**ABOUT THIS TASK**: Output only the lines of the entries that follow, starting at the one with "met3,0.084,0.0518,2" and running down to the one with "global placement: u_core/state_q[1]", both included and unchanged.

··········

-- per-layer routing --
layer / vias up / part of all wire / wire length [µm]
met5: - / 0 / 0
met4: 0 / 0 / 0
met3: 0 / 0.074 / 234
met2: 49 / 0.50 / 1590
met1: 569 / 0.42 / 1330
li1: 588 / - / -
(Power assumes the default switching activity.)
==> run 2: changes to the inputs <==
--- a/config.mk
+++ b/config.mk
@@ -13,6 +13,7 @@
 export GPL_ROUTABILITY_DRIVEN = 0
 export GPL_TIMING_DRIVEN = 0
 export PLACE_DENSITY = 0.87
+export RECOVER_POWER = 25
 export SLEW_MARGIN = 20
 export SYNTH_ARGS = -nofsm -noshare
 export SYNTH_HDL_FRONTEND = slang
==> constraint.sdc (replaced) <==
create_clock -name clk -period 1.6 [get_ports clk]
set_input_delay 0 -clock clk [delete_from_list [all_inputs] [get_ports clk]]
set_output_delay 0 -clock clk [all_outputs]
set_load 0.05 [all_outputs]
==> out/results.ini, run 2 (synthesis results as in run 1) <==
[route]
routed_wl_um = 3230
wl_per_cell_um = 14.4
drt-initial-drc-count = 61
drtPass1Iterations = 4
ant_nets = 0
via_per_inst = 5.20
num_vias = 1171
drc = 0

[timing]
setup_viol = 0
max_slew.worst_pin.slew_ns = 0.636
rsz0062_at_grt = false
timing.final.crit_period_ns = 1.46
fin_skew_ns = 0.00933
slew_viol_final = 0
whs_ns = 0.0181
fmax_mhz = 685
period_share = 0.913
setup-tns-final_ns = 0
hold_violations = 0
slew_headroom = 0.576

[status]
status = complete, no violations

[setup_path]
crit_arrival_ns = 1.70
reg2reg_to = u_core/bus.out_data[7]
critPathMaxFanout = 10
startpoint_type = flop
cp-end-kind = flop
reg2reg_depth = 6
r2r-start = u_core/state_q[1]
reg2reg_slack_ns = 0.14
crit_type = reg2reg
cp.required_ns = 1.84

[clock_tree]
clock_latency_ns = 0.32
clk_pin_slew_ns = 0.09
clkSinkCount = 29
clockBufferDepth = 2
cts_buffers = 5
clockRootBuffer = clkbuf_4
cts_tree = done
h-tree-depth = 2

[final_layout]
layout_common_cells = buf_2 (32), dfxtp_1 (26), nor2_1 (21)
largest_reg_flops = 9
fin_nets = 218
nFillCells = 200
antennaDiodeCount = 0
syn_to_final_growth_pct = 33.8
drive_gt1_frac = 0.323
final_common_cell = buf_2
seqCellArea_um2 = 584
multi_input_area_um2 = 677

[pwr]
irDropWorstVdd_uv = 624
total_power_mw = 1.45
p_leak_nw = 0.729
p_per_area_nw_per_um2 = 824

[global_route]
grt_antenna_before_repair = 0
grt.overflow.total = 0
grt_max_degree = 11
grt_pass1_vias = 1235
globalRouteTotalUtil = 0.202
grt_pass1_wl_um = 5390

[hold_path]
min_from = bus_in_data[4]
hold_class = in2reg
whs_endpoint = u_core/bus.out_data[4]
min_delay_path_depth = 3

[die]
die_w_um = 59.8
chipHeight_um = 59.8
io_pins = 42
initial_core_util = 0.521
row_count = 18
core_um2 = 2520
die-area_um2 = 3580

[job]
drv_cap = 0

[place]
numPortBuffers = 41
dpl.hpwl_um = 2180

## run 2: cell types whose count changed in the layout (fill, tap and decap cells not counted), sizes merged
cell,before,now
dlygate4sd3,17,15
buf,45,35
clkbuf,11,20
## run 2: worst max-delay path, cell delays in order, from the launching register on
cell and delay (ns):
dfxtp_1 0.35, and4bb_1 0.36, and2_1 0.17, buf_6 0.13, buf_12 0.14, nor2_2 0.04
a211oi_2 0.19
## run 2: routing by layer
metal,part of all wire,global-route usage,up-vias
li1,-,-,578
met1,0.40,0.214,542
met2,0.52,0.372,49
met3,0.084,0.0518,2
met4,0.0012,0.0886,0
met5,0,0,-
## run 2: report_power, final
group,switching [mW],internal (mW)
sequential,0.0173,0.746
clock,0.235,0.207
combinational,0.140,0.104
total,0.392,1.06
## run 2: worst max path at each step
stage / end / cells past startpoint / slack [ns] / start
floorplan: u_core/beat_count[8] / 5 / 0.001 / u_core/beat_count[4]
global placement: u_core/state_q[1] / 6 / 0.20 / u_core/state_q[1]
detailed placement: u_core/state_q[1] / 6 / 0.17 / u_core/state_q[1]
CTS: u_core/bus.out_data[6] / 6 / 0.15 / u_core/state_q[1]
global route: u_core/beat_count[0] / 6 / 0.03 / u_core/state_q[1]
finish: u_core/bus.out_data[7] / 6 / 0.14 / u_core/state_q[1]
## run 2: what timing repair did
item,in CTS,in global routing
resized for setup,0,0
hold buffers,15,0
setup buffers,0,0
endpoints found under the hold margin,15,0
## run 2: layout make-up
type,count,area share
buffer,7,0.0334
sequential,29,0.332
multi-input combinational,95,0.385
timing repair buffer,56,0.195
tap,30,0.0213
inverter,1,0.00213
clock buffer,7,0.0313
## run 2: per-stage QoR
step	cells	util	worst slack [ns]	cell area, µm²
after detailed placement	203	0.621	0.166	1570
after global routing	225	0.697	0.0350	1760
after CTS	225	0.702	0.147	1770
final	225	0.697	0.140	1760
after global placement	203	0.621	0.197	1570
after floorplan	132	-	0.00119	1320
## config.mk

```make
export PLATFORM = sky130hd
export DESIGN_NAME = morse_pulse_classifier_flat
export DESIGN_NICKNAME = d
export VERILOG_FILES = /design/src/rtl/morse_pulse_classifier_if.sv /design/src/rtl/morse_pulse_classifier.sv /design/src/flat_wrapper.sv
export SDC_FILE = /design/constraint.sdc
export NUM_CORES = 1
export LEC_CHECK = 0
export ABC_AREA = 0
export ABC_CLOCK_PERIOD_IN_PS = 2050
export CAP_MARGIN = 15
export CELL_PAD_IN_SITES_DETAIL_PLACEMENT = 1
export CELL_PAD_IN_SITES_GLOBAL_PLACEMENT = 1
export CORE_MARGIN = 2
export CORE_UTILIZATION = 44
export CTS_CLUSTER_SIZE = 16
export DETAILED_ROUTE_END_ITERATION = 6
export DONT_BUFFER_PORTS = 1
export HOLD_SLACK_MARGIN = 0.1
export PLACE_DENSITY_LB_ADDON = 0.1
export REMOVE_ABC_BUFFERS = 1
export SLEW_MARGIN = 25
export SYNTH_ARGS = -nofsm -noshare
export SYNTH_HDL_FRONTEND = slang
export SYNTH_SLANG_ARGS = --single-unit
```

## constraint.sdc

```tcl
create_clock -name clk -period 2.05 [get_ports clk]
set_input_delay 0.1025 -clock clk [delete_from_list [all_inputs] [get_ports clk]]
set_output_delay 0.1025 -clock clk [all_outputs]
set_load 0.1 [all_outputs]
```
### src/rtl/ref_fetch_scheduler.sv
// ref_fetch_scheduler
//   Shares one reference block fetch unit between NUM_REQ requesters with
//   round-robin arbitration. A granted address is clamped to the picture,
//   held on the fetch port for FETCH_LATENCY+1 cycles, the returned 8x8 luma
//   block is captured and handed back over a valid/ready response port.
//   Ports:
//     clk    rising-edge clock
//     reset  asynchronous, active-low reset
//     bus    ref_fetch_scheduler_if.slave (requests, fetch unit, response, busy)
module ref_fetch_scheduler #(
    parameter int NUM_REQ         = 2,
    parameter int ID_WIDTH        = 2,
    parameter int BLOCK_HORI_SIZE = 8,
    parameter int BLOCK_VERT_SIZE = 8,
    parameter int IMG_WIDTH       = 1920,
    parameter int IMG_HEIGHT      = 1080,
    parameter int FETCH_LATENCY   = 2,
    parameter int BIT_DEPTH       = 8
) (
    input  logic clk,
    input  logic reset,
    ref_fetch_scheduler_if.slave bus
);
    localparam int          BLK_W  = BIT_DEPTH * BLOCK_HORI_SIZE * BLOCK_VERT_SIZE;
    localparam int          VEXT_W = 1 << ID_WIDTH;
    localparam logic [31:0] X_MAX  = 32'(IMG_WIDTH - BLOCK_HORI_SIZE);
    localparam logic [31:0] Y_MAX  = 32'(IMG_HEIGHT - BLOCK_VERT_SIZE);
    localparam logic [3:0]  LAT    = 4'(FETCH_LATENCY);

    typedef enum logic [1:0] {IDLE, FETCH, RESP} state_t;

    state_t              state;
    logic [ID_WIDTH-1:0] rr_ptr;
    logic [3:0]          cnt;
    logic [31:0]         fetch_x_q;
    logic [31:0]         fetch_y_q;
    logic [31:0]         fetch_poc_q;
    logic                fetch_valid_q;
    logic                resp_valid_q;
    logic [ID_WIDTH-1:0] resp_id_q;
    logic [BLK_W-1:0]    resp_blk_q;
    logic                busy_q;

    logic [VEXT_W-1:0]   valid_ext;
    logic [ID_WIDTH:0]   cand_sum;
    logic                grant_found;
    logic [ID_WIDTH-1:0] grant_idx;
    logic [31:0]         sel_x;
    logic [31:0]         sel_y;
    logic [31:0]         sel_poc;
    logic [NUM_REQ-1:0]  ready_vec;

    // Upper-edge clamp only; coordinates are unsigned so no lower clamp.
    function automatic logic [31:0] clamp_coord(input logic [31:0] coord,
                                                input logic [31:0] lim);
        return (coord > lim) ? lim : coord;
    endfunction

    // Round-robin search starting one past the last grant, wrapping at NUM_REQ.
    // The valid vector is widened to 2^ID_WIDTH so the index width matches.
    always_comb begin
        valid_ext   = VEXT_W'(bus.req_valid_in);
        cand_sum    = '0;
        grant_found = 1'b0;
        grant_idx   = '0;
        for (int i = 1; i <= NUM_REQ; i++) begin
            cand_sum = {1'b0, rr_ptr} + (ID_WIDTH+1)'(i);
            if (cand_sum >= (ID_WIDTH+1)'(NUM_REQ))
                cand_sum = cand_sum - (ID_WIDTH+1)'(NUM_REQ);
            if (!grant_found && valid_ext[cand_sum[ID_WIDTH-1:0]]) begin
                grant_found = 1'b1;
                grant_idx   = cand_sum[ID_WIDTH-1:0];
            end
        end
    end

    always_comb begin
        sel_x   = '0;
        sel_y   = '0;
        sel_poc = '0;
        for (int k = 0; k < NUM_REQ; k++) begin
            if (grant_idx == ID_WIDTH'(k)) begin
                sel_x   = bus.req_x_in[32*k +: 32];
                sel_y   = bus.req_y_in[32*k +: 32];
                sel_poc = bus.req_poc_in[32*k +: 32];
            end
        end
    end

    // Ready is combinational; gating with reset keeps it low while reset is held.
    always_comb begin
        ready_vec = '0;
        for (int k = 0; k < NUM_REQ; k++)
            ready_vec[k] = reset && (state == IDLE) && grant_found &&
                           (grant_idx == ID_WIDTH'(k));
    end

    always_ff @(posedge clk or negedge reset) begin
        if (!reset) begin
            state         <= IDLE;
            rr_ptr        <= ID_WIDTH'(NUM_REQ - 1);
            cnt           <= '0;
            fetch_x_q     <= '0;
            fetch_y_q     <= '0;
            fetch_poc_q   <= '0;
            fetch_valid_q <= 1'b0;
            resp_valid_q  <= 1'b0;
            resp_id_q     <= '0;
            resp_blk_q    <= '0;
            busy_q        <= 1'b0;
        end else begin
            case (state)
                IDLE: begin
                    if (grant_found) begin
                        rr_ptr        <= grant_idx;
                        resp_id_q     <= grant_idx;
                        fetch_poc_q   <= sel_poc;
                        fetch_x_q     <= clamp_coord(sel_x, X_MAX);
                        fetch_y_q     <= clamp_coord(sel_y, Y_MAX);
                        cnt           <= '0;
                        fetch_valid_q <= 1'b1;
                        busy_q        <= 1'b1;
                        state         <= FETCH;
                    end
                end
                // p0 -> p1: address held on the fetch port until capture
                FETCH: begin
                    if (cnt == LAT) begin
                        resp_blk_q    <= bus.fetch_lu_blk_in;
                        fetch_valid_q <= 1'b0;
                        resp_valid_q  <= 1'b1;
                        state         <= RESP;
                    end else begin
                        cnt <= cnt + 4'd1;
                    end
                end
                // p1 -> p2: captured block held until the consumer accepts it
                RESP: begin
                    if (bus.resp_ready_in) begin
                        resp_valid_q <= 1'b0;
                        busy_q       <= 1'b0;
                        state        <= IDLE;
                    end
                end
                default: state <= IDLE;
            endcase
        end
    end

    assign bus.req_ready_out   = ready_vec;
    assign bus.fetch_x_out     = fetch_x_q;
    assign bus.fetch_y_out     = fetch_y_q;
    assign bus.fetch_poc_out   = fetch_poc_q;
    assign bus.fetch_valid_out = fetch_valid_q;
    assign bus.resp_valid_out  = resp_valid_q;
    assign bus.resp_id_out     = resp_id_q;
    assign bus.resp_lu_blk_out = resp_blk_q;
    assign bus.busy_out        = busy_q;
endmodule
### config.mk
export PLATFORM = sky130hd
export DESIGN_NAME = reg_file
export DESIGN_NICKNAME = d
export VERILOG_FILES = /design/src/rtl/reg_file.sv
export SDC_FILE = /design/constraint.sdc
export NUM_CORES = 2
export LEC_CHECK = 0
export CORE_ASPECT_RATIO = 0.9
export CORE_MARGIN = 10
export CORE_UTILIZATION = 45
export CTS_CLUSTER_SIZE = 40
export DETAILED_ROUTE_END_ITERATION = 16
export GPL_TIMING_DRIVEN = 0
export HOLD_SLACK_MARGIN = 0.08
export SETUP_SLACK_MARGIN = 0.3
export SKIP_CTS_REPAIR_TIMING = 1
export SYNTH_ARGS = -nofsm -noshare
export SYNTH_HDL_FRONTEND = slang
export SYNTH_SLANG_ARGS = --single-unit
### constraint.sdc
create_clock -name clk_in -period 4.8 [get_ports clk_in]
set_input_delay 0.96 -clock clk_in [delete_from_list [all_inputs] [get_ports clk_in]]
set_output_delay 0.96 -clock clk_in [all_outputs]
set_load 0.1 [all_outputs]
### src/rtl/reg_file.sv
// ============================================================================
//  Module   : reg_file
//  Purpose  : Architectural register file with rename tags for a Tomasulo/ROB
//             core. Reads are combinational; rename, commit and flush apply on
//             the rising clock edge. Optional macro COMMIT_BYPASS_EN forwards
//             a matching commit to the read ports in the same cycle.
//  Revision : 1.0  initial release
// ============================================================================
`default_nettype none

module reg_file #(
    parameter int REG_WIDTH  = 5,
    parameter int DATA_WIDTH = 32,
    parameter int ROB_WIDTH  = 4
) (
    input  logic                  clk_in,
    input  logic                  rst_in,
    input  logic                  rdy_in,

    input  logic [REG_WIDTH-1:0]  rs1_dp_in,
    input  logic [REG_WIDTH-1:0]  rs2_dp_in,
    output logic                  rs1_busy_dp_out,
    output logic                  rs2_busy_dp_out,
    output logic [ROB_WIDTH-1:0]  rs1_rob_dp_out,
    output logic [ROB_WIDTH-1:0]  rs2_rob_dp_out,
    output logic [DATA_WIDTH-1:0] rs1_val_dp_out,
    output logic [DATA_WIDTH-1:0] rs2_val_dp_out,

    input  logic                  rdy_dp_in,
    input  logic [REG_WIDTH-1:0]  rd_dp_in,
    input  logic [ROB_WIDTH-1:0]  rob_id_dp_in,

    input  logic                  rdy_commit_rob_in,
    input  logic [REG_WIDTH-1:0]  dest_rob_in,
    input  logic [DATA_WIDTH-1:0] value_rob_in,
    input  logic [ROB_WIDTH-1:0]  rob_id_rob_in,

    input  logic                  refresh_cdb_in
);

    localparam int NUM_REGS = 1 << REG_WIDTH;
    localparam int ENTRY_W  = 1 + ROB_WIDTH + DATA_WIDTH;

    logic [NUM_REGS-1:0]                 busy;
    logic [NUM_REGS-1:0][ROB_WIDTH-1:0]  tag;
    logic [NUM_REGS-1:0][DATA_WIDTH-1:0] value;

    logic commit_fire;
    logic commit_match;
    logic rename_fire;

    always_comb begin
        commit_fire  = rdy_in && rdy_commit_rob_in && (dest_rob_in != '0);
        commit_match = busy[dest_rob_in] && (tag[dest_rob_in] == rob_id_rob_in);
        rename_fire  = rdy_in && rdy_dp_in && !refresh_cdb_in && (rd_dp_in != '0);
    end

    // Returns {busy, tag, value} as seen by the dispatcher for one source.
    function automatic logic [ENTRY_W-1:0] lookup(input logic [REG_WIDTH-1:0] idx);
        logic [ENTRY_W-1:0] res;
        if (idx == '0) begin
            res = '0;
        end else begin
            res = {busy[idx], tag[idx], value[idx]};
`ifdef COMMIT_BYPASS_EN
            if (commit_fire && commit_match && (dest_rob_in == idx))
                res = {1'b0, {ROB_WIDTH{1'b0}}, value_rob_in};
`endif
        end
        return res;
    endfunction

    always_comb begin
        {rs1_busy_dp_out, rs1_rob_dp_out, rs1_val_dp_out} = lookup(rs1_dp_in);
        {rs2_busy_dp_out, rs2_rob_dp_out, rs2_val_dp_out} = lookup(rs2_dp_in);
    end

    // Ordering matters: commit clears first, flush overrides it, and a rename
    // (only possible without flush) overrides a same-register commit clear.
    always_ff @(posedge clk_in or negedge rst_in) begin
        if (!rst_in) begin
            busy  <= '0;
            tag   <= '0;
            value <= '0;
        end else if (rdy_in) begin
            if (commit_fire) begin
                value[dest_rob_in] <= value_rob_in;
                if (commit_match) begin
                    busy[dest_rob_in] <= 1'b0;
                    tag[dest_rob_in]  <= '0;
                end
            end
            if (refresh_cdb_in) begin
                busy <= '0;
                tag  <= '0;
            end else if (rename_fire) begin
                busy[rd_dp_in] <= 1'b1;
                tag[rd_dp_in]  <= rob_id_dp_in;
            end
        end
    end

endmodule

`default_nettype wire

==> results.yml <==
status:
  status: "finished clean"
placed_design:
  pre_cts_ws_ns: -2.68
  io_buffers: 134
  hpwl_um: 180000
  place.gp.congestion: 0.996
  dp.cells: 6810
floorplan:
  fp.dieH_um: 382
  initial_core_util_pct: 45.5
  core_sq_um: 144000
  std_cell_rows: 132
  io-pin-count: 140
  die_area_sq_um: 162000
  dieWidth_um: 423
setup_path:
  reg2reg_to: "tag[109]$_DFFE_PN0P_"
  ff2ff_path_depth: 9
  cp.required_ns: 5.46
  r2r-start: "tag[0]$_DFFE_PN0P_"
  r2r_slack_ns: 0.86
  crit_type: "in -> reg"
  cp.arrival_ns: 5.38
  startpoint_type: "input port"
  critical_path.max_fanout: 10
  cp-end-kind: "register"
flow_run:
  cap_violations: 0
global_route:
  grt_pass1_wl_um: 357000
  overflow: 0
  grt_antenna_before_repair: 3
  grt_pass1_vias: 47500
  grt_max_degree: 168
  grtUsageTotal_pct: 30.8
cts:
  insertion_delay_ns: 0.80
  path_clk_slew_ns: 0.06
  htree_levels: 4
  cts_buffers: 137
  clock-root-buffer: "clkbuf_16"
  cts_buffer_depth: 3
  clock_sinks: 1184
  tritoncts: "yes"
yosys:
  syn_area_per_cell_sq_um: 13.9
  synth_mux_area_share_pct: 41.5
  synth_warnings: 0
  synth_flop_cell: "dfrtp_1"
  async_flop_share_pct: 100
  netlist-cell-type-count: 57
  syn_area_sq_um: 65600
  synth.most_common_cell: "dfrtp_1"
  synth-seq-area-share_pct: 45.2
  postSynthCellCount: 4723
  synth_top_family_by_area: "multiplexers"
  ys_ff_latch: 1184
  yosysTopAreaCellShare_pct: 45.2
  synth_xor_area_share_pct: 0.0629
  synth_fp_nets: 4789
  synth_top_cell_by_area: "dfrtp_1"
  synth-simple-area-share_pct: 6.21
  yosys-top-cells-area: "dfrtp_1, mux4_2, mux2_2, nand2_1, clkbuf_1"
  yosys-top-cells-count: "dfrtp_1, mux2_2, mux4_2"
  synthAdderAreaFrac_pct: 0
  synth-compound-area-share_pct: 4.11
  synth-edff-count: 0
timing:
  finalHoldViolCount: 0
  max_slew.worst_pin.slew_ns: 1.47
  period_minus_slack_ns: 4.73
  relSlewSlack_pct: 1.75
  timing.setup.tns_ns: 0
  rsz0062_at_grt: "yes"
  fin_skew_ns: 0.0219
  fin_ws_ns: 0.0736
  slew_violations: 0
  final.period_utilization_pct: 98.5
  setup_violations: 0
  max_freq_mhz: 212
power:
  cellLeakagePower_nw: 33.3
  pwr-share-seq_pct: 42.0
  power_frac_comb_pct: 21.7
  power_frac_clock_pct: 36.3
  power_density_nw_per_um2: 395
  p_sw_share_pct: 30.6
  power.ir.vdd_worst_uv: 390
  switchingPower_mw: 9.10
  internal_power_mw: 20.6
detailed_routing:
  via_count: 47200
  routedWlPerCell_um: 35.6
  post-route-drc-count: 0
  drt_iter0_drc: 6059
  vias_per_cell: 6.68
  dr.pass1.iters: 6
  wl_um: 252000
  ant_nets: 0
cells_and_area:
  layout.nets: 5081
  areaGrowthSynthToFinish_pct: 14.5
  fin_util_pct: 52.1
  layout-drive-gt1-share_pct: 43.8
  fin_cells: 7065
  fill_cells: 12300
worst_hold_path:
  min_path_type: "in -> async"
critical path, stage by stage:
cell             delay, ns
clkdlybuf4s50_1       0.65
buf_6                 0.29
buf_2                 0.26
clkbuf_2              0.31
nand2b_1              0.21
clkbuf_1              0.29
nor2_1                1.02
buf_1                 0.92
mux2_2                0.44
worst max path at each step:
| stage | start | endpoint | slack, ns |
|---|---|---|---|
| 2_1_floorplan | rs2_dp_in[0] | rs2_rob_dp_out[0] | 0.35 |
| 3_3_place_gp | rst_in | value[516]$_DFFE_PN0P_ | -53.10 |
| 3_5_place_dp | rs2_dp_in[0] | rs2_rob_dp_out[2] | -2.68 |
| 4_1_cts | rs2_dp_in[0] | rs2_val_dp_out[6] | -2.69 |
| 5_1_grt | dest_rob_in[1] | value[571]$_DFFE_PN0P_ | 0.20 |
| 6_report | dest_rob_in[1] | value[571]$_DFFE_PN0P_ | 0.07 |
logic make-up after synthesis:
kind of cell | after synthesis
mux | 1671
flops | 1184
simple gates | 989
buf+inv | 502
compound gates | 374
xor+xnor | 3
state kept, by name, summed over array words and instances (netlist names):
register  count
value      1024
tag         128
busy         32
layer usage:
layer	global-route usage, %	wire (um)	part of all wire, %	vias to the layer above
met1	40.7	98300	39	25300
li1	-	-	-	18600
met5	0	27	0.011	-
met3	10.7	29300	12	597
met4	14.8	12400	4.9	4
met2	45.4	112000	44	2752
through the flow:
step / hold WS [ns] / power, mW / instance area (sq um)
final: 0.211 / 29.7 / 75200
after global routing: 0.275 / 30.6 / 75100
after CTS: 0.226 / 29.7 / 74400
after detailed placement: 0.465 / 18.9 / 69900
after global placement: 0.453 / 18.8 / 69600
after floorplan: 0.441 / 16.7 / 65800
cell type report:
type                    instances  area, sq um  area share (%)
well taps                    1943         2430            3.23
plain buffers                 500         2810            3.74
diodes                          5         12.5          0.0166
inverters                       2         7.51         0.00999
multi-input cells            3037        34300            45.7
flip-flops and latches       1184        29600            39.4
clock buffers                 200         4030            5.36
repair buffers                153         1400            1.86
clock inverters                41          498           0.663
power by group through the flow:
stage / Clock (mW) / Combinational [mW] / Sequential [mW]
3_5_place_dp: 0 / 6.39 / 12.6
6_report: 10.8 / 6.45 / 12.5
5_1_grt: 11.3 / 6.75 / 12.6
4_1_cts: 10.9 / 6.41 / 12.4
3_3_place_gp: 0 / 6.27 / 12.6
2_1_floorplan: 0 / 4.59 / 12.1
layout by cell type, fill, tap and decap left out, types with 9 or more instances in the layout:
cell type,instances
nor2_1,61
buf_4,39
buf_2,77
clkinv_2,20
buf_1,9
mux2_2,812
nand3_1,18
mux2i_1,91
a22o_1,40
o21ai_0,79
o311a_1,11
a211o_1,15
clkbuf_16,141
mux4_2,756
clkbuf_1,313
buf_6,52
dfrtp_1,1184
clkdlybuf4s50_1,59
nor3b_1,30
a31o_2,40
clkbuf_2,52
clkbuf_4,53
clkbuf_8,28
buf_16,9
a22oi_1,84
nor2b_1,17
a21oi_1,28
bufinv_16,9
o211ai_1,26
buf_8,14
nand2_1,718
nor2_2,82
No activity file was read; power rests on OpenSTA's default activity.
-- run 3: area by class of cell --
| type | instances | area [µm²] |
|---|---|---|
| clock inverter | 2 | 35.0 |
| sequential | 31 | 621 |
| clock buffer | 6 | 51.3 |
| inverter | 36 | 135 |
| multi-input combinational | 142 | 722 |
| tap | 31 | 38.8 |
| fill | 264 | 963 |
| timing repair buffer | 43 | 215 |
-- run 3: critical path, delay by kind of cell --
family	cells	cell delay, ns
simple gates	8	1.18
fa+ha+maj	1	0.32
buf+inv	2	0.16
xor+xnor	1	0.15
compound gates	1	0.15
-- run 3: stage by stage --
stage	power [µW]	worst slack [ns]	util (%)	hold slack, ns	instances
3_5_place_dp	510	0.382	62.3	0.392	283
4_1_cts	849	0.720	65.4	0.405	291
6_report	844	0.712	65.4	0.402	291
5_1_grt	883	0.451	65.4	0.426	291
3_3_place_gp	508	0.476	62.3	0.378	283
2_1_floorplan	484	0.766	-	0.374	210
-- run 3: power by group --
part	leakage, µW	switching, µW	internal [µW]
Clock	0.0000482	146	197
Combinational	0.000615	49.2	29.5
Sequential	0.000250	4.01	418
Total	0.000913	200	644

··········

**RESULT BELOW**:
met3,0.084,0.0518,2
met4,0.0012,0.0886,0
met5,0,0,-
## run 2: report_power, final
group,switching [mW],internal (mW)
sequential,0.0173,0.746
clock,0.235,0.207
combinational,0.140,0.104
total,0.392,1.06
## run 2: worst max path at each step
stage / end / cells past startpoint / slack [ns] / start
floorplan: u_core/beat_count[8] / 5 / 0.001 / u_core/beat_count[4]
global placement: u_core/state_q[1] / 6 / 0.20 / u_core/state_q[1]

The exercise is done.